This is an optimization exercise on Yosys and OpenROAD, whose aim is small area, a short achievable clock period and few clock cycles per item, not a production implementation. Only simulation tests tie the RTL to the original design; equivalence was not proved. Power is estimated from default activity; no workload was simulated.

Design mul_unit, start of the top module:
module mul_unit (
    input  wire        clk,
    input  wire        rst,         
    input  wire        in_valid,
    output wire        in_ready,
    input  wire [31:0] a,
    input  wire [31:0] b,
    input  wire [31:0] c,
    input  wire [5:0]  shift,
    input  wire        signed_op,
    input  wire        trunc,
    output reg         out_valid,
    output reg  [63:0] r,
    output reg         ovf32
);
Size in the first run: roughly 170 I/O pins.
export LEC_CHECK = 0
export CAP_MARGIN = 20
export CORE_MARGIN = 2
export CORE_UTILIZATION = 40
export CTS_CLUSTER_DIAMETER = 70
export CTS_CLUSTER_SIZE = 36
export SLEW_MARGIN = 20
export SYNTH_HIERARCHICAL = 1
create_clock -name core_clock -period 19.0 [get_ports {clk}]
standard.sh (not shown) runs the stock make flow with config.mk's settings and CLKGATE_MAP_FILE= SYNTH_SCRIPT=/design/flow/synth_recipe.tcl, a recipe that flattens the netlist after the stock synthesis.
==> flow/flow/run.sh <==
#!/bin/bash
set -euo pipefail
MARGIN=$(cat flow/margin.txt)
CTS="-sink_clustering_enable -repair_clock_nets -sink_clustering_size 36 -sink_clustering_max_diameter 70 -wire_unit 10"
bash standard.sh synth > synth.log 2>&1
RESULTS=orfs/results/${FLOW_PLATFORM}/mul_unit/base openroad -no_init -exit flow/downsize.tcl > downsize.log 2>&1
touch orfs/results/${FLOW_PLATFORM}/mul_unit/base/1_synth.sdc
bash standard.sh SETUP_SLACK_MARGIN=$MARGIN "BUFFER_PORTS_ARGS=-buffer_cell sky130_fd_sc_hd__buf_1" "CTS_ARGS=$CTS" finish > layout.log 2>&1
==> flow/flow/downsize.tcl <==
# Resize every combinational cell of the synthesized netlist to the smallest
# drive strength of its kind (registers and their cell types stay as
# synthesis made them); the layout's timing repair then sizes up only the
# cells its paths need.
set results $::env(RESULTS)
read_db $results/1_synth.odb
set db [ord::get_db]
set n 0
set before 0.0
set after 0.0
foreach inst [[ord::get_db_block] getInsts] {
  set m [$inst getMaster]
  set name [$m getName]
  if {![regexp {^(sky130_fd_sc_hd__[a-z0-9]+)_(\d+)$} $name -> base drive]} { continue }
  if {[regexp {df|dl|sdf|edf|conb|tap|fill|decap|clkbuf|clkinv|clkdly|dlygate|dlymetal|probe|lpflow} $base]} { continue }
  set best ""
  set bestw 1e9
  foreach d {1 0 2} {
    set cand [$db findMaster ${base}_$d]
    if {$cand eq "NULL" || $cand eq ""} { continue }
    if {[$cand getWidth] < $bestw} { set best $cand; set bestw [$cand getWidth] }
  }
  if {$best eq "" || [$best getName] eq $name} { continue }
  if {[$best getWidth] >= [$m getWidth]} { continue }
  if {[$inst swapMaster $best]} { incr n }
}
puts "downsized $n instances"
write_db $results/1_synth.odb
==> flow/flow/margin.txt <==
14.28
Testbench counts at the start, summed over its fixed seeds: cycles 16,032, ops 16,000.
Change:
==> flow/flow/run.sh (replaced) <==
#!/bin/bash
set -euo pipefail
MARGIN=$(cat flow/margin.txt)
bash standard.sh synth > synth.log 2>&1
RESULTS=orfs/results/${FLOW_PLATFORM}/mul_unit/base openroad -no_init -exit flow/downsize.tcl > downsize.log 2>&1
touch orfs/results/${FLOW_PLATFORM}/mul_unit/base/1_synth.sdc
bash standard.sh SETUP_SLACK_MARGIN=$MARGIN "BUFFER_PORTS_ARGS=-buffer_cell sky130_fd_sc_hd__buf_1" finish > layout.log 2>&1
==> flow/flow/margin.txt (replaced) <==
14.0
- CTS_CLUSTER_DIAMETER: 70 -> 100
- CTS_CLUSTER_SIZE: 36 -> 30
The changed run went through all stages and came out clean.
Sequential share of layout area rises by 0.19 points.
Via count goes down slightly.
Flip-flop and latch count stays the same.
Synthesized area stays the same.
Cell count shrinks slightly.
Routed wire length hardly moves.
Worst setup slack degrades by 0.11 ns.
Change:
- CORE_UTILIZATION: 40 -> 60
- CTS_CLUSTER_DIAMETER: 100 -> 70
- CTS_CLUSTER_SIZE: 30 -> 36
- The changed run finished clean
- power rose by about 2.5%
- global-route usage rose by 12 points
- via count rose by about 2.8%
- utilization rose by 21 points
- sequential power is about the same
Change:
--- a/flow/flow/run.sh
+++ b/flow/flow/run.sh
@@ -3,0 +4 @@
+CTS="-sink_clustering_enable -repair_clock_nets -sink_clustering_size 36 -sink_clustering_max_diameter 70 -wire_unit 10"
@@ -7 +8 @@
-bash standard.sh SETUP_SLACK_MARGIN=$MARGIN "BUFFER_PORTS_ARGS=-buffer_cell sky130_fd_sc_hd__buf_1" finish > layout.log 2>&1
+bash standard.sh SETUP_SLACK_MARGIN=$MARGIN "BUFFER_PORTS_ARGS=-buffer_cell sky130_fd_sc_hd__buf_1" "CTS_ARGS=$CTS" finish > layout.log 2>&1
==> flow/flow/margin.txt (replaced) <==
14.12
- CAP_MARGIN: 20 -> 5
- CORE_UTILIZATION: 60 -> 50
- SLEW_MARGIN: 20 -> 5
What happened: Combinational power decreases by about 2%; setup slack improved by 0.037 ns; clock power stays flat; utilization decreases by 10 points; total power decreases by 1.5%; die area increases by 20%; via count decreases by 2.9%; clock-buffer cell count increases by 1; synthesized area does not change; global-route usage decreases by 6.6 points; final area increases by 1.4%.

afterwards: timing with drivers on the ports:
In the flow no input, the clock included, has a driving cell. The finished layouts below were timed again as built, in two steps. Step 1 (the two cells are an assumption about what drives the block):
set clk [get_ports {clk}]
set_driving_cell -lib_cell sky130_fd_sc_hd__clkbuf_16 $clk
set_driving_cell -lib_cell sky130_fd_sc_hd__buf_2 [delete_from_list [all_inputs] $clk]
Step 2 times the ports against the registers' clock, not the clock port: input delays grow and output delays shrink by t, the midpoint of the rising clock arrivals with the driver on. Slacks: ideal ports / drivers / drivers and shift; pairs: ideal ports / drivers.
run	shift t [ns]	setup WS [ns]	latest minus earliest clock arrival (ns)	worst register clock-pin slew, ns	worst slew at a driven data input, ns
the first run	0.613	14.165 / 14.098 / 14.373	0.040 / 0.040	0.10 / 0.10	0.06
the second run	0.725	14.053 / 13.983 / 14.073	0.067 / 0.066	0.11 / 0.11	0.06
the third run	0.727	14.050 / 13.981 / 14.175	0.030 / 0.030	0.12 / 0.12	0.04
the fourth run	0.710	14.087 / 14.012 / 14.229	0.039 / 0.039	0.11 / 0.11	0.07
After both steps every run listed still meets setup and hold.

————————

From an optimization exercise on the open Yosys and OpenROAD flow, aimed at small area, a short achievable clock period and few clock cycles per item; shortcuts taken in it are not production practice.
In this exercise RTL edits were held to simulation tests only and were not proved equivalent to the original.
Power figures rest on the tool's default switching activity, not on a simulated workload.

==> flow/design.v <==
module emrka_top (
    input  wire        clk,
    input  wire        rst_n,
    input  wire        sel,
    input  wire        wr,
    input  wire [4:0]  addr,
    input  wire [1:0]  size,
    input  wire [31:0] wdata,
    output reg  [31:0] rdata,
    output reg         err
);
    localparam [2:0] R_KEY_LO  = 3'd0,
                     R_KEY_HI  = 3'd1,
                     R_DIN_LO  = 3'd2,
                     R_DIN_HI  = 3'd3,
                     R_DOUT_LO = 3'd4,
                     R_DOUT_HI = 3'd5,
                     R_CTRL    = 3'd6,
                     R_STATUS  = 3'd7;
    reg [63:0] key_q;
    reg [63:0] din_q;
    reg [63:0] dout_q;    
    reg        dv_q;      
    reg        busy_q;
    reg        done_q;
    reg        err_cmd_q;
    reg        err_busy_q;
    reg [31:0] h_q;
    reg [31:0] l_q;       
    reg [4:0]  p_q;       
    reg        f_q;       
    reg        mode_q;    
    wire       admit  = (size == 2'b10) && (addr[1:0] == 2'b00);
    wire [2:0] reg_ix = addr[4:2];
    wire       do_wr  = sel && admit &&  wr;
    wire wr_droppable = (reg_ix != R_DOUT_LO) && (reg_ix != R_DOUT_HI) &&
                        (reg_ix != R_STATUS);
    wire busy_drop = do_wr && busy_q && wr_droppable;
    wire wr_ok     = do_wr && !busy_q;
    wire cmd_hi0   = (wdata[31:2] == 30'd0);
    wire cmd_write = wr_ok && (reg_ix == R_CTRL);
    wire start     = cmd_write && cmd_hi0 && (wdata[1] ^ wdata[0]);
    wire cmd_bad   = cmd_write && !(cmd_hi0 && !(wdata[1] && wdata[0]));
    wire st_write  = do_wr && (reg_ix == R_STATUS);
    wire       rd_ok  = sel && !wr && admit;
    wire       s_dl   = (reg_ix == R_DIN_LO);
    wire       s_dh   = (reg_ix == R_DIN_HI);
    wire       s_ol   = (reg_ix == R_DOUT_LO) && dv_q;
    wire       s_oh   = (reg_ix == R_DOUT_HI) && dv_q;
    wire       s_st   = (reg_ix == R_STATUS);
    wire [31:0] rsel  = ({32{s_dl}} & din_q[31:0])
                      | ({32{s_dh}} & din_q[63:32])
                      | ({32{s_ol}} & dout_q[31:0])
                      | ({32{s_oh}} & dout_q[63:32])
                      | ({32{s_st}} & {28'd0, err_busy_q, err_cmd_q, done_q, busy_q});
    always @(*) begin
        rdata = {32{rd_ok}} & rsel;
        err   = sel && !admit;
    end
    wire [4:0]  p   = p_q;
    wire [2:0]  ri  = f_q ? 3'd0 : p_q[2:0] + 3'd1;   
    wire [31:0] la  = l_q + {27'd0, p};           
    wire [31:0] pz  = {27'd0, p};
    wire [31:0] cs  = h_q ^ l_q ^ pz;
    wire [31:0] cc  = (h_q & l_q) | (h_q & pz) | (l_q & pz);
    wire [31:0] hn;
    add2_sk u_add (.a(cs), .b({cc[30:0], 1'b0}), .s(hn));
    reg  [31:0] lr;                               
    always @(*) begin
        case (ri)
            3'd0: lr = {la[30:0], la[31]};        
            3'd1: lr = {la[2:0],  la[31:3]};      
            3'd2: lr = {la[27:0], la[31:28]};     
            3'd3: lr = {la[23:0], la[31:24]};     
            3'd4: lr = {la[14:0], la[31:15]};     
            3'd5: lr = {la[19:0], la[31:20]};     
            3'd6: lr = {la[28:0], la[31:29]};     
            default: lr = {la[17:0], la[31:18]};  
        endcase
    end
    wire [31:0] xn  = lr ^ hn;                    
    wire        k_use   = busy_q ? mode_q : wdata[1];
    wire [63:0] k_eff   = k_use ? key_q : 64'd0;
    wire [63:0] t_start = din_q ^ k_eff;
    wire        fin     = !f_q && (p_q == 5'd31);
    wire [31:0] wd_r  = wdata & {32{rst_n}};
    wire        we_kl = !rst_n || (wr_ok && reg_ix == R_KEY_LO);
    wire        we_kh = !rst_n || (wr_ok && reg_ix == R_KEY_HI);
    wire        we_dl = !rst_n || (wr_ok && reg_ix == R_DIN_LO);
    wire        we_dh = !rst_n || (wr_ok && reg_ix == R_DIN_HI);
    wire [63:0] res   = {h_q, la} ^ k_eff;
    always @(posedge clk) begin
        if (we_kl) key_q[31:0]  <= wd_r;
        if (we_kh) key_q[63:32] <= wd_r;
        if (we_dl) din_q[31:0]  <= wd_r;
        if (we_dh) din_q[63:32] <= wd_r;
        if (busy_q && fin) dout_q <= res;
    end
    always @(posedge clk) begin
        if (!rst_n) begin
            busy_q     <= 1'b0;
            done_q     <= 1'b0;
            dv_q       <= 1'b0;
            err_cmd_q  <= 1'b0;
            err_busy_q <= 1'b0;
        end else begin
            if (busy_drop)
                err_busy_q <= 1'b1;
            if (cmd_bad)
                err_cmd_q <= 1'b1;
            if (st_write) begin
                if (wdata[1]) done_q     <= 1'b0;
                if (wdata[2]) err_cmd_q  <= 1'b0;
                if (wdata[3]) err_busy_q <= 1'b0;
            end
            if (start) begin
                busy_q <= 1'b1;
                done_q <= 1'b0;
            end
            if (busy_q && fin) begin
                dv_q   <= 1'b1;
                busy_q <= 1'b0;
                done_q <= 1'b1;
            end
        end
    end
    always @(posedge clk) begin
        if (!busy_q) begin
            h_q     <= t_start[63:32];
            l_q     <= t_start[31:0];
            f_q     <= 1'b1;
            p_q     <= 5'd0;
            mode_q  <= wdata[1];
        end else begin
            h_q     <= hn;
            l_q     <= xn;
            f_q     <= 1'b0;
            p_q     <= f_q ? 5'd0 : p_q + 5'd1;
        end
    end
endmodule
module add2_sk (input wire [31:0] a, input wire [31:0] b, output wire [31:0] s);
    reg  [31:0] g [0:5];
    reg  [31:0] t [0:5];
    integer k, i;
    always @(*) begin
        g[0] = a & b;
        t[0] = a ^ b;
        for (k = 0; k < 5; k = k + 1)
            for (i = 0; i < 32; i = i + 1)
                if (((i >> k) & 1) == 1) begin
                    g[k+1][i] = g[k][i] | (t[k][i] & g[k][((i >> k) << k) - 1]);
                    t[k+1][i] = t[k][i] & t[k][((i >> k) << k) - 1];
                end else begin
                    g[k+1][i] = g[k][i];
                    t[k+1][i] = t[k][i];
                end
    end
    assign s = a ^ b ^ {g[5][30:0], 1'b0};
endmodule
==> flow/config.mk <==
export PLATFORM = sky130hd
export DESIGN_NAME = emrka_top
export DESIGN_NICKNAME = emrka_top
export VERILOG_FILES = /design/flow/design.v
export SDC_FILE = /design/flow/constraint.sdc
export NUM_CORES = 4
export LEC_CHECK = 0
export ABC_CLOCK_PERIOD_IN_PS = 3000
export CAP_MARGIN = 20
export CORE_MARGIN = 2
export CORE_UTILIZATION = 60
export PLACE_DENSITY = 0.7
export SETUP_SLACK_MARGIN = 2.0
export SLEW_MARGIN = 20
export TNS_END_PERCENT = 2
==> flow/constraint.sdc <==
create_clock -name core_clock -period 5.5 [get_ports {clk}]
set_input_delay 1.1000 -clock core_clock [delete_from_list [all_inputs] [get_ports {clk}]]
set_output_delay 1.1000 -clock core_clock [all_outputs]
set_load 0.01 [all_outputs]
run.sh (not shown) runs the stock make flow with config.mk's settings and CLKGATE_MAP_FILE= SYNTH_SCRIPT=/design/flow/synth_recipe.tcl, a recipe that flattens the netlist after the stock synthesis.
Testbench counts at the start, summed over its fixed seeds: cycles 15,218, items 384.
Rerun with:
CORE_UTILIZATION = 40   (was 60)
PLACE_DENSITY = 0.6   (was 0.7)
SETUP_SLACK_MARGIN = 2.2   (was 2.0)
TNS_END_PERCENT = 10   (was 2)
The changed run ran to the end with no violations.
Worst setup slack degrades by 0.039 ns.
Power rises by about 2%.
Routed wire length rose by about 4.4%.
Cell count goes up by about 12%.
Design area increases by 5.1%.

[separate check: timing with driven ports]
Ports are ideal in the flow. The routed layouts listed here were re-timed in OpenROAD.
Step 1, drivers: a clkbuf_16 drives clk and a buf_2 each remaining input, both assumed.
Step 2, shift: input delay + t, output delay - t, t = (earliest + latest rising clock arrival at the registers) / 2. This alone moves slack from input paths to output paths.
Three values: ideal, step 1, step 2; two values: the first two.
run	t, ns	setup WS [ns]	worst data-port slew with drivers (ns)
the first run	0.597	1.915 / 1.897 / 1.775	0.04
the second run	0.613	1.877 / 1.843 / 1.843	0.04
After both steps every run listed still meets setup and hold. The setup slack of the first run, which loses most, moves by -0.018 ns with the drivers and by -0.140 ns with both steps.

————————

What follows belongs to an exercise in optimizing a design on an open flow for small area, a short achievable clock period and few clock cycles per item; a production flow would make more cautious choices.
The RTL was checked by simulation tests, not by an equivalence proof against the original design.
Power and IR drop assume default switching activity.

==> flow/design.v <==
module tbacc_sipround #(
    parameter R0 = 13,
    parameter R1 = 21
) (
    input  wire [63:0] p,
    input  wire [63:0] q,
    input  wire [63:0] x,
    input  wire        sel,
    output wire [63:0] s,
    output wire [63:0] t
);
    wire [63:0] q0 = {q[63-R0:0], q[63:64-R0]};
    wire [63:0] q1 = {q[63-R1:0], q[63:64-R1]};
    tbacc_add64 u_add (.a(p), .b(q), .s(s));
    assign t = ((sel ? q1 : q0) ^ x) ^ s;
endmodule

————————

* _Goal of the exercise_: Your answer should consist only of the lines above between the line holding "This is an optimization" and the line holding "set before 0.0", inclusive, each transcribed exactly.

* _The completed task_:
This is an optimization exercise on Yosys and OpenROAD, whose aim is small area, a short achievable clock period and few clock cycles per item, not a production implementation. Only simulation tests tie the RTL to the original design; equivalence was not proved. Power is estimated from default activity; no workload was simulated.

Design mul_unit, start of the top module:
module mul_unit (
    input  wire        clk,
    input  wire        rst,         
    input  wire        in_valid,
    output wire        in_ready,
    input  wire [31:0] a,
    input  wire [31:0] b,
    input  wire [31:0] c,
    input  wire [5:0]  shift,
    input  wire        signed_op,
    input  wire        trunc,
    output reg         out_valid,
    output reg  [63:0] r,
    output reg         ovf32
);
Size in the first run: roughly 170 I/O pins.
export LEC_CHECK = 0
export CAP_MARGIN = 20
export CORE_MARGIN = 2
export CORE_UTILIZATION = 40
export CTS_CLUSTER_DIAMETER = 70
export CTS_CLUSTER_SIZE = 36
export SLEW_MARGIN = 20
export SYNTH_HIERARCHICAL = 1
create_clock -name core_clock -period 19.0 [get_ports {clk}]
standard.sh (not shown) runs the stock make flow with config.mk's settings and CLKGATE_MAP_FILE= SYNTH_SCRIPT=/design/flow/synth_recipe.tcl, a recipe that flattens the netlist after the stock synthesis.
==> flow/flow/run.sh <==
#!/bin/bash
set -euo pipefail
MARGIN=$(cat flow/margin.txt)
CTS="-sink_clustering_enable -repair_clock_nets -sink_clustering_size 36 -sink_clustering_max_diameter 70 -wire_unit 10"
bash standard.sh synth > synth.log 2>&1
RESULTS=orfs/results/${FLOW_PLATFORM}/mul_unit/base openroad -no_init -exit flow/downsize.tcl > downsize.log 2>&1
touch orfs/results/${FLOW_PLATFORM}/mul_unit/base/1_synth.sdc
bash standard.sh SETUP_SLACK_MARGIN=$MARGIN "BUFFER_PORTS_ARGS=-buffer_cell sky130_fd_sc_hd__buf_1" "CTS_ARGS=$CTS" finish > layout.log 2>&1
==> flow/flow/downsize.tcl <==
# Resize every combinational cell of the synthesized netlist to the smallest
# drive strength of its kind (registers and their cell types stay as
# synthesis made them); the layout's timing repair then sizes up only the
# cells its paths need.
set results $::env(RESULTS)
read_db $results/1_synth.odb
set db [ord::get_db]
set n 0
set before 0.0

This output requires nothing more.